Remind me to drive off a cliff when I turn 70. Ha ha! Just joking! Not.


I got home after church and made a cup of coffee. A while later, I began to notice a funny smell in the kitchen.

I walked in and the 1946 O'Keefe and Merritt gas stove seemed hot. None of the burners were on, not the oven, nor the griddle, not the warming oven were on. Dang, that is one complicated stove.

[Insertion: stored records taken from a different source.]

===== src/rtl/flash_fetch_seq_if.sv =====
// -----------------------------------------------------------------------------
// flash_fetch_seq_if
// Bundles the job, flash-controller and packed-word stream signals of the
// flash fetch sequencer.
//   job    : start, base_addr, word_count -> busy, done, error
//   flash  : fmc_req, fmc_addr -> fmc_data, fmc_data_valid
//   stream : word_out, word_valid -> word_ready
// Modports:
//   slave  : the sequencer itself (receives jobs, drives flash requests and
//            the packed-word stream)
//   master : the surrounding system (network FSM, flash controller, consumer)
// -----------------------------------------------------------------------------
interface flash_fetch_seq_if #(
    parameter int unsigned ADDR_W = 20
);
    logic              start;
    logic [ADDR_W-1:0] base_addr;
    logic [15:0]       word_count;
    logic              busy;
    logic              done;
    logic              error;
    logic              fmc_req;
    logic [ADDR_W-1:0] fmc_addr;
    logic [7:0]        fmc_data;
    logic              fmc_data_valid;
    logic [31:0]       word_out;
    logic              word_valid;
    logic              word_ready;

    modport master (
        output start, base_addr, word_count, fmc_data, fmc_data_valid, word_ready,
        input  busy, done, error, fmc_req, fmc_addr, word_out, word_valid
    );

    modport slave (
        input  start, base_addr, word_count, fmc_data, fmc_data_valid, word_ready,
        output busy, done, error, fmc_req, fmc_addr, word_out, word_valid
    );
endinterface


===== src/rtl/flash_fetch_seq.sv =====
// -----------------------------------------------------------------------------
// flash_fetch_seq
// Turns a (base address, word count) job into single-byte flash reads with one
// read outstanding, packs every 4 returned bytes little-endian into a 32-bit
// word, and buffers the words in a small FIFO drained by a valid/ready
// consumer. A read that is not answered within TIMEOUT cycles aborts the job
// and raises a sticky error.
// Ports:
//   clk    : system clock, rising edge
//   n_rst  : asynchronous active-low reset
//   bus    : flash_fetch_seq_if.slave (job, flash request and word stream)
// -----------------------------------------------------------------------------
module flash_fetch_seq #(
    parameter int unsigned ADDR_W     = 20,
    parameter int unsigned FIFO_DEPTH = 4,
    parameter int unsigned TIMEOUT    = 31
) (
    input  logic                 clk,
    input  logic                 n_rst,
    flash_fetch_seq_if.slave     bus
);
    localparam int unsigned PTR_W  = $clog2(FIFO_DEPTH);
    localparam int unsigned CNT_W  = PTR_W + 1;
    localparam int unsigned TCNT_W = $clog2(TIMEOUT + 1);

    typedef enum logic [2:0] {
        S_IDLE, S_ISSUE, S_WAIT_DATA, S_HOLD, S_DRAIN, S_ERR
    } state_t;

    state_t            state_q, state_d;
    logic [ADDR_W-1:0] addr_q, addr_d;
    logic [1:0]        byte_idx_q, byte_idx_d;
    logic [23:0]       word_q, word_d;        // lower three lanes of the word in assembly
    logic [15:0]       remaining_q, remaining_d;
    logic [TCNT_W-1:0] tcnt_q, tcnt_d;
    logic              busy_q, busy_d;
    logic              done_q, done_d;
    logic              error_q, error_d;
    logic [PTR_W-1:0]  wr_ptr_q, wr_ptr_d;
    logic [PTR_W-1:0]  rd_ptr_q, rd_ptr_d;
    logic [CNT_W-1:0]  count_q, count_d;
    logic [31:0]       mem_q [FIFO_DEPTH];

    logic              fifo_full, fifo_empty;
    logic              push, pop, flush;
    logic              fmc_req;
    logic [31:0]       push_word;

    assign fifo_full  = (count_q == CNT_W'(FIFO_DEPTH));
    assign fifo_empty = (count_q == '0);
    assign pop        = !fifo_empty && bus.word_ready;
    // The fourth byte goes straight into the FIFO alongside the held lanes.
    assign push_word  = {bus.fmc_data, word_q};

    always_comb begin
        state_d     = state_q;
        addr_d      = addr_q;
        byte_idx_d  = byte_idx_q;
        word_d      = word_q;
        remaining_d = remaining_q;
        tcnt_d      = tcnt_q;
        busy_d      = busy_q;
        done_d      = 1'b0;
        error_d     = error_q;
        push        = 1'b0;
        flush       = 1'b0;
        fmc_req     = 1'b0;

        case (state_q)
            S_IDLE: begin
                if (bus.start) begin
                    error_d = 1'b0;
                    if (bus.word_count != 16'd0) begin
                        addr_d      = bus.base_addr;
                        remaining_d = bus.word_count;
                        byte_idx_d  = '0;
                        busy_d      = 1'b1;
                        state_d     = S_ISSUE;
                    end else begin
                        done_d = 1'b1;
                    end
                end
            end
            S_ISSUE: begin
                // A new word is only begun when the FIFO can take it.
                if (byte_idx_q == 2'd0 && fifo_full) begin
                    state_d = S_HOLD;
                end else begin
                    fmc_req = 1'b1;
                    tcnt_d  = '0;
                    state_d = S_WAIT_DATA;
                end
            end
            S_HOLD: begin
                if (!fifo_full) state_d = S_ISSUE;
            end
            S_WAIT_DATA: begin
                if (bus.fmc_data_valid) begin
                    addr_d = addr_q + ADDR_W'(1);
                    if (byte_idx_q == 2'd3) begin
                        push        = 1'b1;
                        byte_idx_d  = '0;
                        remaining_d = remaining_q - 16'd1;
                        state_d     = (remaining_q == 16'd1) ? S_DRAIN : S_ISSUE;
                    end else begin
                        case (byte_idx_q)
                            2'd0:    word_d[7:0]   = bus.fmc_data;
                            2'd1:    word_d[15:8]  = bus.fmc_data;
                            default: word_d[23:16] = bus.fmc_data;
                        endcase
                        byte_idx_d = byte_idx_q + 2'd1;
                        state_d    = S_ISSUE;
                    end
                end else if (tcnt_q == TCNT_W'(TIMEOUT - 1)) begin
                    state_d = S_ERR;
                end else begin
                    tcnt_d = tcnt_q + TCNT_W'(1);
                end
            end
            S_DRAIN: begin
                if (fifo_empty) begin
                    done_d  = 1'b1;
                    busy_d  = 1'b0;
                    state_d = S_IDLE;
                end
            end
            S_ERR: begin
                flush      = 1'b1;
                busy_d     = 1'b0;
                error_d    = 1'b1;
                byte_idx_d = '0;
                state_d    = S_IDLE;
            end
            default: state_d = S_IDLE;
        endcase
    end

    always_comb begin
        wr_ptr_d = wr_ptr_q;
        rd_ptr_d = rd_ptr_q;
        count_d  = count_q;
        if (flush) begin
            wr_ptr_d = '0;
            rd_ptr_d = '0;
            count_d  = '0;
        end else begin
            if (push) wr_ptr_d = wr_ptr_q + PTR_W'(1);
            if (pop)  rd_ptr_d = rd_ptr_q + PTR_W'(1);
            case ({push, pop})
                2'b10:   count_d = count_q + CNT_W'(1);
                2'b01:   count_d = count_q - CNT_W'(1);
                default: count_d = count_q;
            endcase
        end
    end

    always_ff @(posedge clk or negedge n_rst) begin
        if (!n_rst) begin
            state_q     <= S_IDLE;
            addr_q      <= '0;
            byte_idx_q  <= '0;
            word_q      <= '0;
            remaining_q <= '0;
            tcnt_q      <= '0;
            busy_q      <= 1'b0;
            done_q      <= 1'b0;
            error_q     <= 1'b0;
            wr_ptr_q    <= '0;
            rd_ptr_q    <= '0;
            count_q     <= '0;
        end else begin
            state_q     <= state_d;
            addr_q      <= addr_d;
            byte_idx_q  <= byte_idx_d;
            word_q      <= word_d;
            remaining_q <= remaining_d;
            tcnt_q      <= tcnt_d;
            busy_q      <= busy_d;
            done_q      <= done_d;
            error_q     <= error_d;
            wr_ptr_q    <= wr_ptr_d;
            rd_ptr_q    <= rd_ptr_d;
            count_q     <= count_d;
        end
    end

    // Storage needs no reset: entries are only visible once written.
    always_ff @(posedge clk) begin
        if (push) mem_q[wr_ptr_q] <= push_word;
    end

    assign bus.busy       = busy_q;
    assign bus.done       = done_q;
    assign bus.error      = error_q;
    assign bus.fmc_req    = fmc_req;
    assign bus.fmc_addr   = addr_q;
    assign bus.word_valid = !fifo_empty;
    assign bus.word_out   = fifo_empty ? '0 : mem_q[rd_ptr_q];

endmodule


===== src/flat_wrapper.sv =====
// flat-port wrapper written by rule: the top's interface ports become plain ports
module flash_fetch_seq_flat 
#(
    parameter int unsigned ADDR_W     = 20,
    parameter int unsigned FIFO_DEPTH = 4,
    parameter int unsigned TIMEOUT    = 31
)
  (clk, n_rst, bus_start, bus_base_addr, bus_word_count, bus_fmc_data, bus_fmc_data_valid, bus_word_ready, bus_busy, bus_done, bus_error, bus_fmc_req, bus_fmc_addr, bus_word_out, bus_word_valid);
  flash_fetch_seq_if #(.ADDR_W(ADDR_W)) bus_i ();
  input  logic clk;
  input  logic n_rst;
  input wire logic [$bits(bus_i.start)-1:0] bus_start;
  input wire logic [$bits(bus_i.base_addr)-1:0] bus_base_addr;
  input wire logic [$bits(bus_i.word_count)-1:0] bus_word_count;
  input wire logic [$bits(bus_i.fmc_data)-1:0] bus_fmc_data;
  input wire logic [$bits(bus_i.fmc_data_valid)-1:0] bus_fmc_data_valid;
  input wire logic [$bits(bus_i.word_ready)-1:0] bus_word_ready;
  output wire logic [$bits(bus_i.busy)-1:0] bus_busy;
  output wire logic [$bits(bus_i.done)-1:0] bus_done;
  output wire logic [$bits(bus_i.error)-1:0] bus_error;
  output wire logic [$bits(bus_i.fmc_req)-1:0] bus_fmc_req;
  output wire logic [$bits(bus_i.fmc_addr)-1:0] bus_fmc_addr;
  output wire logic [$bits(bus_i.word_out)-1:0] bus_word_out;
  output wire logic [$bits(bus_i.word_valid)-1:0] bus_word_valid;
  assign bus_i.start = bus_start;
  assign bus_i.base_addr = bus_base_addr;
  assign bus_i.word_count = bus_word_count;
  assign bus_i.fmc_data = bus_fmc_data;
  assign bus_i.fmc_data_valid = bus_fmc_data_valid;
  assign bus_i.word_ready = bus_word_ready;
  assign bus_busy = bus_i.busy;
  assign bus_done = bus_i.done;
  assign bus_error = bus_i.error;
  assign bus_fmc_req = bus_i.fmc_req;
  assign bus_fmc_addr = bus_i.fmc_addr;
  assign bus_word_out = bus_i.word_out;
  assign bus_word_valid = bus_i.word_valid;
  flash_fetch_seq #(.ADDR_W(ADDR_W), .FIFO_DEPTH(FIFO_DEPTH), .TIMEOUT(TIMEOUT)) u_core (.clk(clk), .n_rst(n_rst), .bus(bus_i));
endmodule

===== config.mk =====
export PLATFORM = sky130hd
export DESIGN_NAME = flash_fetch_seq_flat
export DESIGN_NICKNAME = d
export VERILOG_FILES = /design/src/rtl/flash_fetch_seq_if.sv /design/src/rtl/flash_fetch_seq.sv /design/src/flat_wrapper.sv
export SDC_FILE = /design/constraint.sdc
export NUM_CORES = 1
export LEC_CHECK = 0
export BUFFER_PORTS_ARGS = -buffer_cell sky130_fd_sc_hd__buf_2
export CORE_MARGIN = 4
export CORE_UTILIZATION = 53
export DETAILED_ROUTE_END_ITERATION = 8
export PLACE_DENSITY_LB_ADDON = 0.1
export REMOVE_ABC_BUFFERS = 1
export SYNTH_ARGS = -nofsm -noshare
export SYNTH_HDL_FRONTEND = slang
export SYNTH_SLANG_ARGS = --single-unit

===== constraint.sdc =====
create_clock -name clk -period 2.9 [get_ports clk]
set_clock_uncertainty 0.15 [all_clocks]
set_input_delay 0.58 -clock clk [delete_from_list [all_inputs] [get_ports clk]]
set_output_delay 0.58 -clock clk [all_outputs]
set_load 0.01 [all_outputs]

==> results_dict.tcl, run 1 <==
set metrics [dict create \
    vias 6324 \
    slew_viol_final 0 \
    clk_path_buf_depth 3 \
    clk_latency_ps 510 \
    rsz0062_at_grt "false" \
    grt_first_pass_wirelength_microns 34700 \
    crit_path_start_kind "flip-flop" \
    fin_crit_ps 2810 \
    tightest_slew_ps 673 \
    die_y_microns 141 \
    final_antenna_net_count 0 \
    cap_viol_max_count 0 \
    cpMaxStageDelayCell "mux4_2" \
    viasPerCell 6.03 \
    synth_area_leader_cell "edfxtp_1" \
    port_buffers 105 \
    grt_max_degree 53 \
    critPathCaptureType "output pin" \
    place_congestion 0.925 \
    tritoncts "built" \
    async_flop_share_pct 38.5 \
    antenna_found_initial 1 \
    yosysMostFrequentCell "edfxtp_1" \
    yosys_warnings 0 \
    core-area_sq_mm 0.0174 \
    start_util_pct 54.4 \
    htree_levels 1 \
    avgRoutedWirePerCell_microns 20.4 \
    worst_path_dominant_cell_family "multiplexers" \
    placed_cell_area_sq_mm 0.0104 \
    area_growth_pct 18.5 \
    cp.arrival_ps 2080 \
    antenna_cells 0 \
    cpPeakStageDelay_ps 540 \
    dp_cells 1002 \
    slew_headroom_pct 54.7 \
    post-route-cell-area_sq_mm 0.0112 \
    ys_top_cells_by_area "edfxtp_1 (41%), dfrtp_1 (21%), mux4_2 (7.6%), and2_1 (2.3%), mux2_2 (1.9%)" \
    root_buffer "clkbuf_16" \
    yosysTopAreaCellShare_pct 40.7 \
    crit_path_max_fanout 17 \
    ys_ff_latch 208 \
    drt_iter0_drc 482 \
    synth_cell_types 67 \
    io_pins 106 \
    synth_ff_type "edfxtp_1" \
    status "finished clean" \
    cp_cell_sequence "buf_12 > mux4_2 > and2_1 > buf_2" \
    overflow 0 \
    leakage_nw 4.33 \
    syn_area_per_cell_sq_um 13.8 \
    die_area_sq_mm 0.0200 \
    grtUsageTotal_pct 21.7 \
    max_freq_mhz 355 \
    grt_pass1_vias 6426 \
    cts-buffers-inserted 23 \
    min_path_type "in -> reg" \
    finalHoldViolCount 0 \
    finalCritPeriodShare_pct 97.1 \
    drc 0 \
    drtPass1Iterations 5 \
    cp_num_buf_inv 2 \
    setup_tns_ps 0 \
    clk_pin_slew_worst_paths_ps 60 \
    clock-sinks 208 \
    synth-edff-count 128 \
    crit_required_ps 2170 \
    rows 48 \
    ys_seq_area_share_pct 61.9 \
    nFillCells 1300 \
    power_density_mw_per_mm2 1030 \
    routed_wirelength_microns 21400 \
    dp_hpwl_microns 13600 \
    setup_violations 0 \
    worst-setup-path-type "reg -> out" \
    die_w_microns 141 \
    synthCells 686 \
    drive_gt1_share_pct 28.6 \
    fin_nets 870 \
    stdcell_count 1048 \
    syn-cell-area_sq_mm 0.00944 \
    synth.top_cells.by_count "edfxtp_1 (128), dfrtp_1 (80), and2_1 (35)" \
    peakVddDrop_mv 0.597 \
]
## flip-flops by register name, summed over array words and instances, names as in the netlist
register             cells
u_core.mem_q           128
u_core.word_q           24
u_core.bus.fmc_addr     20
u_core.remaining_q      16
u_core.tcnt_q            5
u_core.count_q           3
u_core.state_q           3
u_core.byte_idx_q        2
u_core.rd_ptr_q          2
u_core.wr_ptr_q          2
u_core.bus.busy          1
u_core.bus.done          1
u_core.bus.error         1
## path summary, 6_finish.rpt
| check | startpoint | end | slack, ps | cells past startpoint |
|---|---|---|---|---|
| worst max-delay path | u_core.rd_ptr_q[0]$_DFFE_PN0P_ | bus_word_out[16] | 90 | 4 |
| worst min-delay path | bus_fmc_data[3] | u_core.mem_q[3][27]$_DFFE_PP_ | 190 | 1 |
| worst max register to register | u_core.state_q[1]$_DFFE_PN0P_ | u_core.bus.fmc_addr[4]$_DFFE_PN0P_ | 480 | 5 |
| worst min register to register | u_core.remaining_q[6]$_DFFE_PN0P_ | u_core.remaining_q[6]$_DFFE_PN0P_ | 340 | 1 |
| max in group asynchronous | n_rst | u_core.bus.fmc_addr[2]$_DFFE_PN0P_ | 1460 | 3 |
| min in group asynchronous | n_rst | u_core.word_q[4]$_DFFE_PN0P_ | 450 | 2 |
## cells in the final DEF, fill, tap and decap left out, types with 8 or more instances in the layout
cell type,count
a2bb2oi_1,9
buf_4,30
mux2_1,9
mux2_2,16
o221ai_1,17
and3_1,8
inv_1,21
o2bb2ai_1,9
nor4_1,17
clkbuf_16,23
nor2_1,31
nor3_1,16
a31oi_1,10
mux4_2,32
nand2_1,33
nand3_1,16
dfrtp_1,79
ha_1,14
edfxtp_1,128
buf_2,104
a22oi_1,10
and2_1,35
o21ai_0,14
a21oi_1,25
## routing by layer
layer | vias up | GRT usage (%) | wire length, microns
met5 | - | 0 | 7
met4 | 2 | 5.35 | 491
met3 | 33 | 3.47 | 1250
met2 | 234 | 36.3 | 10600
met1 | 3143 | 30.0 | 9050
li1 | 2912 | - | -
## kinds of logic (layout without fill, tap and decap cells)
family | after synthesis | in the layout | share of synthesized area (%)
flip-flops | 208 | 208 | 61.9
AND/OR/NAND/NOR | 195 | 195 | 11.3
AO/OA/AOI/OAI | 136 | 136 | 10.4
buffers and inverters | 66 | 203 | 2.81
multiplexers | 59 | 59 | 10.8
adder cells (fa/ha/maj) | 15 | 15 | 2.07
XOR/XNOR | 7 | 7 | 0.650
## power breakdown
group	leakage [nW]	internal, mW	total (mW)	switching [mW]
combinational	1.83	1.95	4.06	2.11
clock	0.368	1.74	2.89	1.15
sequential	2.13	3.88	4.62	0.734
total	4.33	7.57	11.6	3.99
## through the flow
step                hold slack, ps  worst slack (ps)  util, %  power, mW
detailed placement             327               413     59.8       8.69
global placement               321               453     59.8       8.54
CTS                            179              34.7     64.4       11.7
finish                         194              85.5     64.4       11.6
floorplan                      134             -1530        -       7.10
global route                   197            0.0799     64.4       12.3
## timing repair
item	CTS	global route
setup endpoints to repair	18	1
pin swaps	0	0
gates resized for setup	1	1
hold buffers	1	0
setup buffers	3	0
hold endpoints to repair	32	0
## cell type report
cell class,count,area [sq um],area share (%)
timing repair buffer,140,856,7.65
multi-input combinational,412,3350,30.0
clock buffer,31,646,5.77
clock inverter,11,119,1.06
tap,225,282,2.52
inverter,21,78.8,0.705
sequential,208,5850,52.3
No activity file was read; power rests on OpenSTA's default activity.
==> run 2, diff against run 1 <==
Settings changed: REMOVE_ABC_BUFFERS 1 to unset.
==> results_dict.tcl, run 2 (same netlist as run 1, synthesis figures left out) <==
set metrics [dict create \
    min_path_type "in -> reg" \
    port_buffers 105 \
    rsz0062_at_grt "false" \
    routed_wirelength_microns 21300 \
    root_buffer "clkbuf_16" \
    switchingPower_mw 3.99 \
    clk_path_buf_depth 3 \
    clock-sinks 208 \
    layout_common_cells "edfxtp_1 (128), buf_2 (104), dfrtp_1 (79)" \
    dp_hpwl_microns 13800 \
    crit_path_start_kind "flip-flop" \
    seq_area_sq_mm 0.00585 \
    vias 6330 \
    layout_commonest_cell "edfxtp_1" \
    crit_end "bus_word_out[25]" \
    cap_viol_max_count 0 \
    top_register "u_core.mem_q" \
    largest_register_ffs 128 \
    antenna_found_initial 0 \
    final_core_util_pct 64.5 \
    cp.arrival_ps 2010 \
    avgRoutedWirePerCell_microns 20.3 \
    finalCritPeriodShare_pct 94.5 \
    regToRegStartpoint "u_core.state_q[2]$_DFFE_PN0P_" \
    die_area_sq_mm 0.0200 \
    reg2regPathDepth 8 \
    io_pins 106 \
    slew_viol_final 0 \
    max_freq_mhz 365 \
    fin_nets 871 \
    placed_cell_area_sq_mm 0.0104 \
    crit_required_ps 2170 \
    drc 0 \
    finalHoldViolCount 0 \
    core-area_sq_mm 0.0174 \
    die_w_microns 141 \
    tritoncts "built" \
    p_seq_share_pct 39.9 \
    cp-startpoint "u_core.rd_ptr_q[0]$_DFFE_PN0P_" \
    r2r_setup_slack_ps 370 \
    power_frac_clock_pct 24.2 \
    multi_input_area_sq_mm 0.00336 \
    die_y_microns 141 \
    clk_pin_slew_worst_paths_ps 60 \
    post-route-cell-area_sq_mm 0.0112 \
    min_from "bus_base_addr[1]" \
    power_density_mw_per_mm2 1030 \
    setup_tns_ps 0 \
    tightest_slew_ps 981 \
    peakVddDrop_mv 0.798 \
    drt_iter0_drc 428 \
    grt_first_pass_wirelength_microns 35000 \
    grtUsageTotal_pct 21.7 \
    fin_crit_ps 2740 \
    area_growth_pct 18.6 \
    drive_gt1_share_pct 28.7 \
    setup_violations 0 \
    clk_latency_ps 500 \
    overflow 0 \
    cts-buffers-inserted 22 \
    syn_nets 750 \
    grt_pass1_vias 6548 \
    htree_levels 1 \
    leakage_nw 4.34 \
    start_util_pct 54.4 \
    hold_ws_ps 223 \
    antenna_cells 0 \
    r2r-end "u_core.count_q[2]$_DFFE_PN0P_" \
    crit_path_max_fanout 15 \
    place_congestion 0.867 \
    drtPass1Iterations 5 \
    critPathCaptureType "output pin" \
    grt_max_degree 52 \
    slew_headroom_pct 34.6 \
    final_antenna_net_count 0 \
    total_power_mw 11.5 \
    power_frac_comb_pct 35.9 \
    nFillCells 1298 \
    internal-power_mw 7.52 \
    rows 48 \
    status "finished clean" \
    viasPerCell 6.04 \
    switching_share_pct 34.6 \
    worst-setup-path-type "reg -> out" \
]
## run 2: cell count changes in the layout (fill, tap and decap cells not counted), sizes merged
| cell | before | now |
|---|---|---|
| buf | 139 | 141 |
| clkbuf | 31 | 29 |
| clkinvlp | 3 | 1 |
| clkinv | 5 | 7 |
## run 2: per-layer routing
| layer | wire (microns) | GRT usage [%] | vias up |
|---|---|---|---|
| met4 | 265 | 4.34 | 0 |
| met3 | 1370 | 3.37 | 21 |
| met1 | 8790 | 29.4 | 3178 |
| li1 | - | - | 2910 |
| met5 | 0 | 0 | - |
| met2 | 10800 | 37.6 | 221 |
## run 2: how the worst min path moves through the flow
stage / endpoint / slack [ps] / cells past startpoint
2_1_floorplan: u_core.bus.busy$_DFFE_PN0P_ / 130 / 0
3_5_place_dp: u_core.remaining_q[6]$_DFFE_PN0P_ / 320 / 1
5_1_grt: u_core.bus.fmc_addr[1]$_DFFE_PN0P_ / 210 / 3
4_1_cts: u_core.bus.fmc_addr[1]$_DFFE_PN0P_ / 200 / 3
3_3_place_gp: u_core.bus.error$_DFFE_PN0P_ / 310 / 1
6_report: u_core.bus.fmc_addr[1]$_DFFE_PN0P_ / 220 / 3
## run 2: metrics by stage
stage	cells	setup WS (ps)
6_report	1048	160
5_1_grt	1048	73.8
4_1_cts	1048	17.4
3_5_place_dp	1006	289
3_3_place_gp	1006	425
2_1_floorplan	686	46.6
## run 2: final cells by class
type	count	share of cell area, %
Sequential cell	208	52.3
Multi-Input combinational cell	412	30.0
Timing Repair Buffer	142	8.00
Clock buffer	29	5.43
Tap cell	225	2.52
Clock inverter	11	1.10
Inverter	21	0.704
## run 2: power by group through the flow
stage / combinational [mW] / clock, mW / sequential, mW
final: 4.13 / 2.78 / 4.60
after global placement: 4.00 / 0 / 4.59
after floorplan: 2.79 / 0 / 4.43
after detailed placement: 4.11 / 0 / 4.65
after CTS: 4.16 / 2.86 / 4.57
after global routing: 4.55 / 3.00 / 4.69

I vacuumed a little and went back in to get my coffee. Still smelly. Still hot.

I took the top off the stove and was greeted by a scary sight - fire where there should not be fire. The main gas line had a hole in it and a flame about 3 inches long was shooting out of the hole.

Ummmmmm....I pulled the stove out and found 3 years worth of fuzzy dog kibble and spiderwebs. I shut the gas off and called the landlord.

He can't fix it until tomorrow, so no cooking for me. Anyone want to go out for breakfast?

That was my day. It was redeemed by a dog walk on the beach and Vietnamese vegetarian food at the tiki bar with my friends for dinner. How was yours?